Exercise objective ▸ Filter the records down to the lines that hold the word "KTAB", and copy each of those lines.

=====

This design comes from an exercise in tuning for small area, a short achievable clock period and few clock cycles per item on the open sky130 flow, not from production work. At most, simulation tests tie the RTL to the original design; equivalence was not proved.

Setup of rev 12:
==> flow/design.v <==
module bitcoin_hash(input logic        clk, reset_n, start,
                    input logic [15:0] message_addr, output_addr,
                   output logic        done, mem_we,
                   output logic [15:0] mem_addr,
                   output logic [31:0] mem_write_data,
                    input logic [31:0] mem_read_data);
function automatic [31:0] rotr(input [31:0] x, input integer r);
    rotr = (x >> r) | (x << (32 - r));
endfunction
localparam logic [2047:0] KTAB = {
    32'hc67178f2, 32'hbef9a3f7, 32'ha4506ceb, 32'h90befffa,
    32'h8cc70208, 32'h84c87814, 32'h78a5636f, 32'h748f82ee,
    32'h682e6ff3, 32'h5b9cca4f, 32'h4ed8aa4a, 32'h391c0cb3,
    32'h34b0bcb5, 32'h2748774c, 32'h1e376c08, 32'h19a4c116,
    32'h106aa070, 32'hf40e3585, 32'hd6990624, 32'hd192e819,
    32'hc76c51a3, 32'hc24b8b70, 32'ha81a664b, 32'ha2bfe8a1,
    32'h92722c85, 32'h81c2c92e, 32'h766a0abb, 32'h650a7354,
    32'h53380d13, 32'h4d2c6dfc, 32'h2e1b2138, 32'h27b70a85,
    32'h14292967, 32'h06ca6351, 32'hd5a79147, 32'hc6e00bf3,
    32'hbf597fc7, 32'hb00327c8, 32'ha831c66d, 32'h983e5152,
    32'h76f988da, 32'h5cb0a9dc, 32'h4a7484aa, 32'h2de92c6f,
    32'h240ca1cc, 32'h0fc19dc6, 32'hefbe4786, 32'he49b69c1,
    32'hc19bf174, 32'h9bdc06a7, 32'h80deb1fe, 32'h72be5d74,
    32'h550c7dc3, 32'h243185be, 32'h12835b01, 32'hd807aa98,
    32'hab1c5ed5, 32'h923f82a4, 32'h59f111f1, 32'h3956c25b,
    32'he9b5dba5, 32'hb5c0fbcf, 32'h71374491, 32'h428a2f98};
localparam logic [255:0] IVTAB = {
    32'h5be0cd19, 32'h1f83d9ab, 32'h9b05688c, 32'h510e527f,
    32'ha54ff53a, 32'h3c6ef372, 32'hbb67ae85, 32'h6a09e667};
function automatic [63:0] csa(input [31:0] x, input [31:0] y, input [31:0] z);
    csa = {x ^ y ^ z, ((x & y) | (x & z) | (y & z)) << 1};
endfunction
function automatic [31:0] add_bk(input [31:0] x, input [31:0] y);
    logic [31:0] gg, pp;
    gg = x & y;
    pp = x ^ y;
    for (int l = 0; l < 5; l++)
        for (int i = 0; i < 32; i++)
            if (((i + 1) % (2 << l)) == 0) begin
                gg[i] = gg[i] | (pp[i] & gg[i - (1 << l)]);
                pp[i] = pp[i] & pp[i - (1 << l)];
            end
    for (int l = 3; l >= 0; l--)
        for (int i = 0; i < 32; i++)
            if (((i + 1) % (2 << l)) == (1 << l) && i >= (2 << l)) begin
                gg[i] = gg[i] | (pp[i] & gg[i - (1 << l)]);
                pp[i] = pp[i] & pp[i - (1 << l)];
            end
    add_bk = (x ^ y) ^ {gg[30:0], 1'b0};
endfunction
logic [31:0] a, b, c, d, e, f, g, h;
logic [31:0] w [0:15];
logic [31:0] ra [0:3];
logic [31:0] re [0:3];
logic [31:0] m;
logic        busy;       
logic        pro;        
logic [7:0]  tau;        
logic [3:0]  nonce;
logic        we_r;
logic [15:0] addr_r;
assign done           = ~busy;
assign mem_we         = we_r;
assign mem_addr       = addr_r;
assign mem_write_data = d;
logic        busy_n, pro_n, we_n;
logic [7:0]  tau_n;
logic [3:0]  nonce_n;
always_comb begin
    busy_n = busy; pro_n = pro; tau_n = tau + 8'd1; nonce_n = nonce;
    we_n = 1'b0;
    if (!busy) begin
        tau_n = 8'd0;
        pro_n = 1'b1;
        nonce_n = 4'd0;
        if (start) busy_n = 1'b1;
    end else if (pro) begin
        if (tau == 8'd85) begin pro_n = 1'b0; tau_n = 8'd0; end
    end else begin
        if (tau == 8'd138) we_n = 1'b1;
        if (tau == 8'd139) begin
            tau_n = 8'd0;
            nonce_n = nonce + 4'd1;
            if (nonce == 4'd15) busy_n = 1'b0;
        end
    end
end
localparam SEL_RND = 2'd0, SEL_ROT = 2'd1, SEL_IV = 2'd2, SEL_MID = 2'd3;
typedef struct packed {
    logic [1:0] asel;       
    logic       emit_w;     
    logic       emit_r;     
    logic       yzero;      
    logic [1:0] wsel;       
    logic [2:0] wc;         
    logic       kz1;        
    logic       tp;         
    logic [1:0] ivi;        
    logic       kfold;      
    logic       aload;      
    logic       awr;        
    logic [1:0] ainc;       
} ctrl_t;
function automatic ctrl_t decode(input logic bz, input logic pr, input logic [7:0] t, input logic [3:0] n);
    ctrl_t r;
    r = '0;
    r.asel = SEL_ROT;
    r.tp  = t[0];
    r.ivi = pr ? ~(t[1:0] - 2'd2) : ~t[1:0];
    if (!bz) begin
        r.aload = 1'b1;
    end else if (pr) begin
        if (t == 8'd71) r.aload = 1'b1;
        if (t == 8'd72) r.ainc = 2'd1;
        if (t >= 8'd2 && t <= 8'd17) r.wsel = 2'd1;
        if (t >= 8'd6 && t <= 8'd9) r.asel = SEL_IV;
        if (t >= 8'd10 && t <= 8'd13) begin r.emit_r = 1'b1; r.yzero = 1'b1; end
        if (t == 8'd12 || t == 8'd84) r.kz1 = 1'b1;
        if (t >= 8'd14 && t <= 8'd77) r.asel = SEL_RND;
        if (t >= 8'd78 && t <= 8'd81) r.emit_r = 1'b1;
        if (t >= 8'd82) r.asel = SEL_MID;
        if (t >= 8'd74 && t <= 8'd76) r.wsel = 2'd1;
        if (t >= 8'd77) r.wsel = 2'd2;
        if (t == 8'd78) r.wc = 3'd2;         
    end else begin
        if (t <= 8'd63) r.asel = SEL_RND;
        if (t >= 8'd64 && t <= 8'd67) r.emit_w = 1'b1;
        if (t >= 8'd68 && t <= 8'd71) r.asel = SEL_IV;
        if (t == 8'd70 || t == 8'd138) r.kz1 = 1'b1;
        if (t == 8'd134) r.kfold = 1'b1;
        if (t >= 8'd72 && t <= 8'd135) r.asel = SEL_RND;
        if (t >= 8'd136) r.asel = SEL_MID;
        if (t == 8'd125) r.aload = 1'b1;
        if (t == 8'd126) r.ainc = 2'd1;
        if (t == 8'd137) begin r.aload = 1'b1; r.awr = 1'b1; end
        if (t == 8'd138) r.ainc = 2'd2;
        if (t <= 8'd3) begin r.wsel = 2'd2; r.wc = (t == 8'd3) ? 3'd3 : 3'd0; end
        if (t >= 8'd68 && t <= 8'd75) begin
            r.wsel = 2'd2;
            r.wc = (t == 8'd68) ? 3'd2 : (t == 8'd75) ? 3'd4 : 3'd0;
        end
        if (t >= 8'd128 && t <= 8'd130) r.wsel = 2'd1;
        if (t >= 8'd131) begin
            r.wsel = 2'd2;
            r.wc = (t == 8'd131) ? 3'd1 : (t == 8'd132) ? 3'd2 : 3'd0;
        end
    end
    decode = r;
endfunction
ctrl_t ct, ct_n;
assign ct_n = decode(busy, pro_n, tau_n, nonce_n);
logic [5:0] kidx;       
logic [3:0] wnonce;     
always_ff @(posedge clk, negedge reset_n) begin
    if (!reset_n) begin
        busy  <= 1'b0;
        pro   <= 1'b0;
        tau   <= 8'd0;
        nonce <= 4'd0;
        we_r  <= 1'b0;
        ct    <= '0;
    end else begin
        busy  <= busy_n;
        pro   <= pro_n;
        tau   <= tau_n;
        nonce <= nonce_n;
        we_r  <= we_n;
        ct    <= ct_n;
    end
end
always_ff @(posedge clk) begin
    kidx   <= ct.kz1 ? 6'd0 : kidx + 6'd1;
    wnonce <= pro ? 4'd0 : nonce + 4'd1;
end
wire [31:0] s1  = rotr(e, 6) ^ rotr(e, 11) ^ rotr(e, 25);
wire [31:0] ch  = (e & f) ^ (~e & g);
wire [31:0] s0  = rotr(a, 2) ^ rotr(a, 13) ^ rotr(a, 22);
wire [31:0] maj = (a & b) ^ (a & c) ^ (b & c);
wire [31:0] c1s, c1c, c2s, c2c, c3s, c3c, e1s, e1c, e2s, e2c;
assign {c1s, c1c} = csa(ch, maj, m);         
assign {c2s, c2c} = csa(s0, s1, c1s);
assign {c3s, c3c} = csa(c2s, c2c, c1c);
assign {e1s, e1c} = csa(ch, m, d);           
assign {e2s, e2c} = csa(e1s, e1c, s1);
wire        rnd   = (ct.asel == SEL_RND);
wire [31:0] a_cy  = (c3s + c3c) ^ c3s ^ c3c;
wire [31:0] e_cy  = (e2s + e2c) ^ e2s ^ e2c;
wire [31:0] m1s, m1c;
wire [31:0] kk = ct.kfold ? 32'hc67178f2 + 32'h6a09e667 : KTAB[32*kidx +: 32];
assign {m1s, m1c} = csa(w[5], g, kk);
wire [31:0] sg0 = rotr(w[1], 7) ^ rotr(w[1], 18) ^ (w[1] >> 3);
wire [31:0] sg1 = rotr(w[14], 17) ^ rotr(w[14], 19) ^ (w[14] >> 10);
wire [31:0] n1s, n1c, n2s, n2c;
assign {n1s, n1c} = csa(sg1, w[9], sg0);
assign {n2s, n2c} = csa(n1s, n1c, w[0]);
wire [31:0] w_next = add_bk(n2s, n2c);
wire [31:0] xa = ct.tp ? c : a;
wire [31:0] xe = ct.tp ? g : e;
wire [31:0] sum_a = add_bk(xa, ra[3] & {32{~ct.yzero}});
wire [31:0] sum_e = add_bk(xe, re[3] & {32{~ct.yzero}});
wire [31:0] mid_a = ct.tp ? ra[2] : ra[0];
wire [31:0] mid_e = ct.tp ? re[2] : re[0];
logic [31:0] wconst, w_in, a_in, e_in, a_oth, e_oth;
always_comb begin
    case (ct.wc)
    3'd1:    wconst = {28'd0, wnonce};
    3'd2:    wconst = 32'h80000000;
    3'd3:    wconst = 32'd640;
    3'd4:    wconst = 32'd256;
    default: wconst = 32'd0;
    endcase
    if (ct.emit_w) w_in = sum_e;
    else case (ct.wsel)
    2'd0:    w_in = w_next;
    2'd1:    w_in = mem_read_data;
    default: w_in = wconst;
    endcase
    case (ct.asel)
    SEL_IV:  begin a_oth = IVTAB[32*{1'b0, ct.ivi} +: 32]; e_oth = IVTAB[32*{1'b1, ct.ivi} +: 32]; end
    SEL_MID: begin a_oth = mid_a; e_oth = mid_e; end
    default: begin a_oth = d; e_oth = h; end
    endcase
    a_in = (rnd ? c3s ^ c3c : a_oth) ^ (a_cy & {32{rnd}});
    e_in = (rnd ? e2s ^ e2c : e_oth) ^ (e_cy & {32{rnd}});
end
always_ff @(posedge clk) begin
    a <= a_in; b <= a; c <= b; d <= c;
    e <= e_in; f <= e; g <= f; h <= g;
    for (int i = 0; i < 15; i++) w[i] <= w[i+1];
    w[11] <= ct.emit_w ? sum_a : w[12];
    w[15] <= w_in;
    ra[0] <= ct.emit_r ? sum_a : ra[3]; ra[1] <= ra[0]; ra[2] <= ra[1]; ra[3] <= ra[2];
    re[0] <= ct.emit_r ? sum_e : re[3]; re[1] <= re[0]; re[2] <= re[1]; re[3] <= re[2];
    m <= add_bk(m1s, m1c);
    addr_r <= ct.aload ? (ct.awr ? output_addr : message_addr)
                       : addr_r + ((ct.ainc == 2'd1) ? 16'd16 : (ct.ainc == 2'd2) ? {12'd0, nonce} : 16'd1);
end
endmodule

=====

Task response ▸
localparam logic [2047:0] KTAB = {
wire [31:0] kk = ct.kfold ? 32'hc67178f2 + 32'h6a09e667 : KTAB[32*kidx +: 32];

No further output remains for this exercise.